最近の医療事故から CT画像診断による、ガンの見落とし(弁護士 小寺)

小寺弁護士, 弁護士ブログ

 最近のニュースで、CT画像にはガンの病巣が映っていたのに、これを医療機関が見落としたために、治療が遅れて死亡した医療事故について報道されました。
 医療が発達し、様々な検査方法が開発されて、ガンの早期発見、治療が可能となっています。しかし、医療機関の画像診断ミスにより、CT画像に映っているにもかかわらず、病気の発見が遅れ,治療が手遅れになることは患者にとっては耐えがたいことです。
 原因となる画像の見落としについては、いくつかのパターンがあるようです。パターンに分けて医療過誤事件の対応について説明します。
     
1 専門医が見落した場合
・CT画像から明らかにガンと見て取れるにもかかわらず、専門医が見落とす場合があります。この場合は専門医の過失は明らかです。
・ガンかどうか微妙な画像の場合には、医師に過失があるかどうかの判断は難しいものがあります。専門医であれば、通常、読影が可能であったのであれば、過失が認められることになります。しかし、実際上の判断は非常に難しいものがあります。
実務的には、医師のミスかどうかを判断するために、別の専門の医師に相談してアドバイスを受けることになります。
     
2 診療科間での情報伝達にミスがある場合
 CT画像の読影は難しいため、放射線科の医師が専門的に行っている病院があります。このような病院では、主治医の指示により放射線科でCT画像を撮影し、放射線科の医師が画像の読影結果を主治医に報告するシステムになっています。主治医は、自らCT画像を見るだけでなく、画像読影の専門的なスキルのある放射線科の医師のバックアップにより、診断を確実にするシステムです。
 しかしこのシステムでも、主治医が放射線科の医師の報告を見落として、ガンを見落とす場合があります。最近の大学病院でのCT画像の見落としの医療ミスは、このような事例が多いようです。

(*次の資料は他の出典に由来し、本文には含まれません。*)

### src/screenPkg.sv
package screenPkg;

    // playfield geometry
    localparam int CoordWidth   = 10;
    localparam int ScreenWidth  = 640;
    localparam int ScreenHeight = 480;

    typedef logic [CoordWidth-1:0] coord_t;
    typedef logic signed [CoordWidth:0] diff_t;

    // wide enough for the sum of two squared signed differences
    typedef logic [2*CoordWidth+1:0] dist_t;

    // squared euclidean distance between two points
    function automatic dist_t distSq(
        input coord_t ax,
        input coord_t ay,
        input coord_t bx,
        input coord_t by
    );
        diff_t dx;
        diff_t dy;
        logic signed [2*CoordWidth+1:0] sum;
        dx = diff_t'({1'b0, ax}) - diff_t'({1'b0, bx});
        dy = diff_t'({1'b0, ay}) - diff_t'({1'b0, by});
        sum = dx * dx + dy * dy;
        return dist_t'(sum);
    endfunction

endpackage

 実務的には、カルテの開示により、放射線科の医師の報告書を入手できますので、これが治療に反映されていなければ医師の過失の認定が容易となります。
     
3 健康診断での見落とし
健康診断で、レントゲン検査やCT検査を受けた折に、異状が認められれば、検査結果を伝えて、専門医の治療を受けるように助言すべき義務があります。ところが、画像診断で見落としがあり、異状に気づかない場合があります。

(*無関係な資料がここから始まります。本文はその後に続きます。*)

--- config.mk ---
export PLATFORM = sky130hd
export DESIGN_NAME = bert_top
export DESIGN_NICKNAME = d
export VERILOG_FILES = /design/src/verilog/prbs_pkg.sv /design/src/verilog/bert_pkg.sv /design/src/verilog/prbs_cfg_if.sv /design/src/verilog/prbs_generator.sv /design/src/verilog/prbs_checker_core.sv /design/src/verilog/prbs_checker.sv /design/src/verilog/bert_timer.sv /design/src/verilog/bert_sequencer.sv /design/src/verilog/bert_top.sv
export SDC_FILE = /design/constraint.sdc
export NUM_CORES = 2
export LEC_CHECK = 0
export BUFFER_PORTS_ARGS = -buffer_cell sky130_fd_sc_hd__buf_4
export CORE_MARGIN = 3
export CORE_UTILIZATION = 65
export DETAILED_ROUTE_END_ITERATION = 6
export PLACE_DENSITY = 0.83
export SYNTH_ARGS = -nofsm -noshare
export SYNTH_HDL_FRONTEND = slang
export SYNTH_HIERARCHICAL = 1
export SYNTH_SLANG_ARGS = --single-unit
--- constraint.sdc ---
create_clock -name clk -period 26.5 [get_ports clk]
set_input_delay 5.3 -clock clk [delete_from_list [all_inputs] [get_ports clk]]
set_output_delay 5.3 -clock clk [all_outputs]
set_load 0.05 [all_outputs]
--- src/verilog/prbs_pkg.sv ---
package prbs_pkg;

    // lfsr and history length
    localparam int n_prbs = 32;

    // number of parallel lanes
    localparam int n_channels = 16;

    // wide enough to count every lane in one cycle
    localparam int n_lane_bits = $clog2(n_channels) + 1;

    // tap mask, bit k set means state bit k feeds the xor
    typedef logic [n_prbs-1:0] prbs_eqn_t;

    // one bit per lane
    typedef logic [n_channels-1:0] lane_mask_t;

    // per-cycle sum over lanes
    typedef logic [n_lane_bits-1:0] lane_count_t;

    localparam logic [n_prbs-1:0] prbs_seed_base = 32'hace1_0000;

    // each lane gets its own nonzero seed
    function automatic logic [n_prbs-1:0] lane_seed(input int k);
        return prbs_seed_base ^ n_prbs'(k + 1);
    endfunction

endpackage

--- src/verilog/bert_pkg.sv ---
package bert_pkg;

    localparam int count_width = 64;
    localparam int window_width = 16;

    // checker phases in test order
    typedef enum logic [1:0] {
        mode_reset  = 2'b00,
        mode_align  = 2'b01,
        mode_test   = 2'b10,
        mode_freeze = 2'b11
    } checker_mode_t;

    // error and total bit counters
    typedef logic [count_width-1:0] count_t;

    // align and test window lengths in cycles
    typedef logic [window_width-1:0] window_t;

endpackage

--- src/verilog/prbs_cfg_if.sv ---
interface prbs_cfg_if;
    import prbs_pkg::*;

    // shared by generator and checker
    logic cke;
    prbs_eqn_t eqn;
    logic [1:0] inv_chicken;
    lane_mask_t chan_sel;

    modport source (
        output cke,
        output eqn,
        output inv_chicken,
        output chan_sel
    );

    // generator only needs the clock enable and the taps
    modport gen (
        input cke,
        input eqn
    );

    modport chk (
        input cke,
        input eqn,
        input inv_chicken,
        input chan_sel
    );

endinterface

--- src/verilog/prbs_generator.sv ---
module prbs_generator (
    input  logic                 clk,
    input  logic                 rst,
    prbs_cfg_if.gen              cfg,
    input  logic                 tx_invert,
    input  prbs_pkg::lane_mask_t inject,
    output prbs_pkg::lane_mask_t tx_bits
);
    import prbs_pkg::*;

    // one fibonacci lfsr per lane, bit 0 holds the newest bit
    logic [n_prbs-1:0] lfsr [n_channels];
    lane_mask_t next_bit;
    lane_mask_t invert_mask;

    always_comb begin
        for (int k = 0; k < n_channels; k++) begin
            next_bit[k] = ^(lfsr[k] & cfg.eqn);
        end
    end

    assign invert_mask = {n_channels{tx_invert}};

    always_ff @(posedge clk) begin
        if (rst) begin
            for (int k = 0; k < n_channels; k++) begin
                lfsr[k] <= lane_seed(k);
            end
            tx_bits <= '0;
        end else if (cfg.cke) begin
            for (int k = 0; k < n_channels; k++) begin
                lfsr[k] <= {lfsr[k][n_prbs-2:0], next_bit[k]};
            end
            // injection only touches the output, the sequence carries on
            tx_bits <= next_bit ^ invert_mask ^ inject;
        end
    end

endmodule

--- src/verilog/prbs_checker_core.sv ---
module prbs_checker_core (
    input  logic                clk,
    input  logic                rst,
    input  logic                cke,
    input  prbs_pkg::prbs_eqn_t eqn,
    input  logic [1:0]          inv_chicken,
    input  logic                rx_bit,
    output logic                err
);
    import prbs_pkg::*;

    // last n_prbs received bits, newest in bit 0
    logic [n_prbs-1:0] history;
    logic rx_adj;
    logic predicted;

    // inv_chicken[0] flips the incoming data
    assign rx_adj = rx_bit ^ inv_chicken[0];

    // inv_chicken[1] flips the prediction
    assign predicted = (^(history & eqn)) ^ inv_chicken[1];

    always_ff @(posedge clk) begin
        if (rst) begin
            history <= '0;
            err <= 1'b0;
        end else if (cke) begin
            history <= {history[n_prbs-2:0], rx_adj};
            err <= predicted ^ rx_adj;
        end
    end

endmodule

--- src/verilog/prbs_checker.sv ---
module prbs_checker (
    input  logic                    clk,
    input  logic                    rst,
    prbs_cfg_if.chk                 cfg,
    input  prbs_pkg::lane_mask_t    rx_bits,
    input  bert_pkg::checker_mode_t checker_mode,
    output bert_pkg::count_t        err_bits,
    output bert_pkg::count_t        total_bits,
    output logic                    error_in_frame,
    output prbs_pkg::lane_mask_t    prbs_flags
);
    import prbs_pkg::*;
    import bert_pkg::*;

    lane_mask_t err_flags;
    lane_count_t err_count;
    lane_count_t tot_count;

    for (genvar k = 0; k < n_channels; k++) begin : g_lane
        prbs_checker_core prbs_checker_core_i (
            .clk(clk),
            .rst(rst),
            .cke(cfg.cke),
            .eqn(cfg.eqn),
            .inv_chicken(cfg.inv_chicken),
            .rx_bit(rx_bits[k]),
            .err(err_flags[k])
        );
    end

    assign prbs_flags = err_flags;

    // any lane, selected or not
    assign error_in_frame = |err_flags;

    // errors and checked bits this cycle over the selected lanes
    always_comb begin
        err_count = '0;
        tot_count = '0;
        for (int i = 0; i < n_channels; i++) begin
            err_count = err_count + lane_count_t'(err_flags[i] & cfg.chan_sel[i]);
            tot_count = tot_count + lane_count_t'(cfg.chan_sel[i]);
        end
    end

    always_ff @(posedge clk) begin
        if (rst) begin
            err_bits <= '0;
            total_bits <= '0;
        end else begin
            case (checker_mode)
                mode_reset: begin
                    err_bits <= '0;
                    total_bits <= '0;
                end
                mode_test: begin
                    err_bits <= err_bits + count_t'(err_count);
                    total_bits <= total_bits + count_t'(tot_count);
                end
                // align and freeze hold
                default: begin
                    err_bits <= err_bits;
                    total_bits <= total_bits;
                end
            endcase
        end
    end

endmodule

--- src/verilog/bert_timer.sv ---
module bert_timer (
    input  logic              clk,
    input  logic              rst,
    input  logic              load,
    input  bert_pkg::window_t length,
    output logic              expired
);
    import bert_pkg::*;

    window_t count;
    logic running;

    // length of zero is not supported, it wraps to a full window
    always_ff @(posedge clk) begin
        if (rst) begin
            count <= '0;
            running <= 1'b0;
        end else if (load) begin
            count <= length - window_t'(1);
            running <= 1'b1;
        end else if (running && count != '0) begin
            count <= count - window_t'(1);
        end
    end

    // stays high at zero until reloaded
    assign expired = running && (count == '0);

endmodule

--- src/verilog/bert_sequencer.sv ---
module bert_sequencer (
    input  logic                    clk,
    input  logic                    rst,
    input  logic                    start,
    input  bert_pkg::window_t       align_cycles,
    input  bert_pkg::window_t       test_cycles,
    input  logic                    expired,
    output logic                    load,
    output bert_pkg::window_t       length,
    output bert_pkg::checker_mode_t checker_mode,
    output logic                    busy,
    output logic                    done
);
    import bert_pkg::*;

    // state is the checker mode itself, freeze doubles as idle
    checker_mode_t state;
    checker_mode_t state_next;

    always_comb begin
        state_next = state;
        case (state)
            mode_freeze: begin
                if (start) begin
                    state_next = mode_reset;
                end
            end
            mode_reset: begin
                state_next = mode_align;
            end
            mode_align: begin
                if (expired) begin
                    state_next = mode_test;
                end
            end
            default: begin
                if (expired) begin
                    state_next = mode_freeze;
                end
            end
        endcase
    end

    // timer is loaded one cycle ahead so expired lands on the last phase cycle
    assign load = (state == mode_reset) || (state == mode_align && expired);
    assign length = (state == mode_reset) ? align_cycles : test_cycles;

    always_ff @(posedge clk) begin
        if (rst) begin
            state <= mode_freeze;
            done <= 1'b0;
        end else begin
            state <= state_next;
            done <= (state == mode_test) && expired;
        end
    end

    assign checker_mode = state;
    assign busy = (state != mode_freeze);

endmodule

--- src/verilog/bert_top.sv ---
module bert_top (
    input  logic                    clk,
    input  logic                    rst,
    input  logic                    start,
    input  logic                    cke,
    input  logic                    tx_invert,
    input  prbs_pkg::prbs_eqn_t     eqn,
    input  prbs_pkg::lane_mask_t    chan_sel,
    input  prbs_pkg::lane_mask_t    inject,
    input  logic [1:0]              inv_chicken,
    input  bert_pkg::window_t       align_cycles,
    input  bert_pkg::window_t       test_cycles,
    output logic                    busy,
    output logic                    done,
    output logic                    error_in_frame,
    output bert_pkg::checker_mode_t checker_mode,
    output bert_pkg::count_t        err_bits,
    output bert_pkg::count_t        total_bits,
    output prbs_pkg::lane_mask_t    prbs_flags
);
    import prbs_pkg::*;
    import bert_pkg::*;

    prbs_cfg_if cfg ();

    // generator output straight into the checker
    lane_mask_t loop_bits;
    logic timer_load;
    window_t timer_length;
    logic timer_expired;

    assign cfg.cke = cke;
    assign cfg.eqn = eqn;
    assign cfg.inv_chicken = inv_chicken;
    assign cfg.chan_sel = chan_sel;

    prbs_generator prbs_generator_i (
        .clk(clk),
        .rst(rst),
        .cfg(cfg),
        .tx_invert(tx_invert),
        .inject(inject),
        .tx_bits(loop_bits)
    );

    prbs_checker prbs_checker_i (
        .clk(clk),
        .rst(rst),
        .cfg(cfg),
        .rx_bits(loop_bits),
        .checker_mode(checker_mode),
        .err_bits(err_bits),
        .total_bits(total_bits),
        .error_in_frame(error_in_frame),
        .prbs_flags(prbs_flags)
    );

    bert_timer bert_timer_i (
        .clk(clk),
        .rst(rst),
        .load(timer_load),
        .length(timer_length),
        .expired(timer_expired)
    );

    bert_sequencer bert_sequencer_i (
        .clk(clk),
        .rst(rst),
        .start(start),
        .align_cycles(align_cycles),
        .test_cycles(test_cycles),
        .expired(timer_expired),
        .load(timer_load),
        .length(timer_length),
        .checker_mode(checker_mode),
        .busy(busy),
        .done(done)
    );

endmodule

==> results.md <==
* Slew HR at 19.32%
* Synth Register Bits at 1,204
* Top-count cell post-synth: nand2_1
* Commonest cells in the synthesized netlist: 1,078 x nand2_1, 722 x xnor2_1, 692 x dfxtp_1
* Worst-Skew Late Latency at 0.72 ns
* CTS Hold Bufs at 0
* Pins Over Slew Limit at 0
* N_diodes at 0
* CP delay by family, top: adder cells
* Max Fanout on Critical Path at 19
* DRT Pass-1 Iters at 7
* CTS Buf Count at 120
* Synth Warn # at 6
* Die X at 313.1 um
* Largest net degree at the start of global routing at 227
* Worst hold path class: flop to flop
* Period minus WS final at 10.42 ns
* Seq pwr share at 41.3%
* Unrepaired setup endpoints after global routing: no
* PostCTS Resize Cnt at 0
* Synth top area cells: edfxtp_1 25%, dfxtp_1 23%, xnor2_1 10%
* First-pass GRT wire length at 247,600 um
* Post-CTS Setup Bufs at 0
* Die area at 98,050 um^2
* Period utilisation layout at 39.34%
* Peak supply drop at 0.00006434 V
* P_leak at 25.46 nW
* Sequential fraction of the synthesis area at 47.67%
* Switching power at 1.566 mW
* Clock Power Share at 33.4%
* Most common cell on crit path: fa_1
* Vias post-DR at 44,166
* Clock slew at reported path FFs at 0.06 ns
* Vias in the first global route at 42,352
* PwrDens at 76.89 nW/um^2
* Number of fillers in the final layout at 6,610
* Initial antenna violation count at 0
* Num Clock Sinks at 1,204
* FF/Latch Area at 29,230 um^2
* Initial DRC count at 5,230
* Starting density of the core at 65.60%
* Comb power frac at 25.3%
* Synth Instances at 6,069
* Failing checks: design-rule violations
* Netlist cell types at 81
* All-layer global routing usage at 32.57%
* Fin util at 72.16%
* Worst path bufs/invs at 4
* Layout cells sized above 1 at 10.71%
* DRT Wirelength at 165,200 um
* Pint at 3.619 mW
* Post-DR vias/cell at 5.872
* Die Y at 313.1 um
* CTS Buffer Depth at 3
* Setup Skew at 0.03556 ns
* Detail Route Antenna Nets at 0
* Largest area contributor in the netlist: edfxtp_1
* Status: complete, but fails checks
* Nets at 6,319
* Routed wire per std cell at 21.96 um
* Async SR Flop Fraction at 0%
* Crit. End Element: flop
* Area Growth Syn to Fin at 10.01%
* H-tree lvl count at 3
* # IOs at 252
* Net Sw Frac at 30.21%
* CP max stage delay at 0.64 ns
* CP max-delay cell: or4_1
* Total gr overflow at 0
* Post-detail-place hpwl at 92,920 um
* Setup-failing EPs final at 0
* Crit-path cells: buf_4 -> and2_1 -> fa_1 -> inv_1 -> fa_1 -> fa_1 -> fa_1 -> inv_1 -> ha_1 -> fa_1 -> inv_1 -> fa_1 -> nand3b_1 -> nand2_1 -> nand3_1 -> or4_1 -> a21oi_1
* Slew @ Worst Pin at 1.210 ns
* Multi-input logic area at 30,230 um^2
* Root buffer cell: clkbuf_16
* Fmax at 95.93 MHz
* PortBufs at 251
* Post-synth EDFFs at 512
* Synth top area share at 25.08%
* Max cap viols at 0
* Ys flop type: dfxtp_1
* FP Rows at 112
* Final hold vios at 0
* Syn Area/Cell at 10.10 um^2
* Syn nets at 6,221
* Synth Cell Area at 61,310 um^2
* Critical Path RT at 27.12 ns
* RD Place Congestion at 0.8586
* Critical Path AT at 11.04 ns
* R2R Setup Slk at 20.15 ns
* Path type of the worst setup path: input port to flop
* Crit start category: input port
* Core Area at 93,470 um^2
* TNS Setup at 0 ns
* DRC at 2
* CTS tree: built
flip-flops by register name (all words and copies together) (netlist names), 2 cells and up:
signal / count
prbs_checker_i/total_bits: 64
prbs_generator_i/lfsr: 512
prbs_checker_i/err_bits: 64
prbs_checker_i/g_lane.prbs_checker_core_i/history: 512
bert_timer_i/count: 16
prbs_checker_i/g_lane.prbs_checker_core_i/err: 16
prbs_generator_i/tx_bits: 16
bert_sequencer_i/checker_mode: 2
layout make-up:
class | count | area share [%]
Multi-Input combinational cell | 4497 | 44.82
Sequential cell | 1204 | 43.34
Clock buffer | 170 | 5.100
Timing Repair Buffer | 284 | 3.239
Tap cell | 1254 | 2.326
Clock inverter | 53 | 0.8440
Inverter | 60 | 0.3339
routing by layer:
layer | track usage [%] | vias to the layer above | part of all wire [%] | routed length (um)
met5 | 0 | - | 0 | 0
met4 | 13.01 | 0 | 4.5 | 7374
met3 | 5.441 | 434 | 8.4 | 13880
met2 | 53.58 | 2022 | 47 | 78020
met1 | 43.12 | 21484 | 40 | 65910
li1 | - | 20226 | - | -
worst paths after layout:
path                                     from                           to  depth (start not counted)
setup / recovery                  chan_sel[3]  prbs_checker_i/err_bits[60]                         17
hold reg to reg   prbs_checker_i/err_bits[63]  prbs_checker_i/err_bits[63]                          2
setup reg to reg                         flop  prbs_checker_i/err_bits[60]                         16
hold / removal    prbs_checker_i/err_bits[63]  prbs_checker_i/err_bits[63]                          2
through the flow:
step	power [mW]	instances	cell area (um^2)	hold WS, ns	worst slack, ns
6_report	5.186	7522	67450	0.4879	16.08
5_1_grt	5.361	7522	67450	0.5026	15.82
4_1_cts	5.188	7522	67450	0.4902	16.14
3_5_place_dp	3.463	7299	63440	0.4812	15.44
3_3_place_gp	3.430	7299	63440	0.4621	15.53
2_1_floorplan	3.131	6069	61310	0.4599	13.72
cells by family (layout without fill, tap and decap cells):
kind of cell	Yosys count	count (layout)	synth area share (%)
AOI/OAI and AO/OA	285	285	3.247
xor gates and xnor gates	1115	1115	17.00
adders and majority gates	49	49	1.269
buffers and inverters	368	567	3.045
DFF	1204	1204	47.67
muxes	528	528	8.659
and+or+nand+nor	2520	2520	19.11
power groups by stage:
stage          clock [mW]  combinational (mW)  sequential (mW)
2_1_floorplan           0               0.944             2.19
3_3_place_gp            0                1.26             2.17
3_5_place_dp            0                1.29             2.17
4_1_cts              1.75                1.30             2.14
5_1_grt              1.82                1.39             2.15
6_report             1.73                1.31             2.14
worst reg2reg max path: stages (launching register included):
cell and delay (ns):
dfxtp_1 0.71, and2_1 0.26, fa_1 0.42, inv_1 0.10, fa_1 0.42, fa_1 0.52
fa_1 0.54, inv_1 0.05, ha_1 0.21, fa_1 0.55, inv_1 0.08, fa_1 0.43
nand3b_1 0.21, nand2_1 0.40, nand3_1 0.57, or4_1 0.65, a21oi_1 0.14
cells in the final DEF (no fill, tap or decap), types with 34 or more instances in the layout:
master / synthesis / final
dfxtp_1: 692 / 691
inv_1: 59 / 59
nand3_1: 42 / 42
or2_2: 64 / 62
nor2_1: 635 / 635
o21ai_0: 47 / 47
nand2_1: 1078 / 1078
and2_1: 231 / 231
mux2i_1: 509 / 509
xor2_1: 332 / 332
nand4_1: 46 / 46
or3_1: 42 / 42
nor2b_1: 134 / 133
a21oi_1: 93 / 93
buf_4: 16 / 279
clkbuf_16: 0 / 122
nand2b_1: 100 / 100
o31ai_1: 34 / 34
edfxtp_1: 512 / 512
xnor2_1: 722 / 722
Note: power is estimated with default switching activity, not from simulation.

実務的には、健康診断の資料を専門医に検討してもらい、見落としといえるかアドバイスを受けることになります。
     
4 専門外の病気に関する画像の判断
 例えば、循環器の専門病院では心臓のCT画像を撮影しますが、肺が心臓の近くにあるためにCT画像には肺の映像も映ります。この場合、肺にガンなどの病気があれば当然CT画像にも映ります。
 循環器の専門医でも一定程度のCT画像の読影力は求められます。肺の異状が認められる場合、その旨説明し肺の専門医の診察を受けるように助言する義務があります。
 もちろん、専門外の病気に関して、専門医あるいは放射線科の医師のような高度の読影力が求められるものではありません。
 実務的には、専門外の医師について、画像の読影力についてどの程度責任を課すかは難しいものがあります。医師の一般的なレベルについて、他の医師のアドバイスを受けたり、医科大学における教科書等の文献を参考に検討することになります。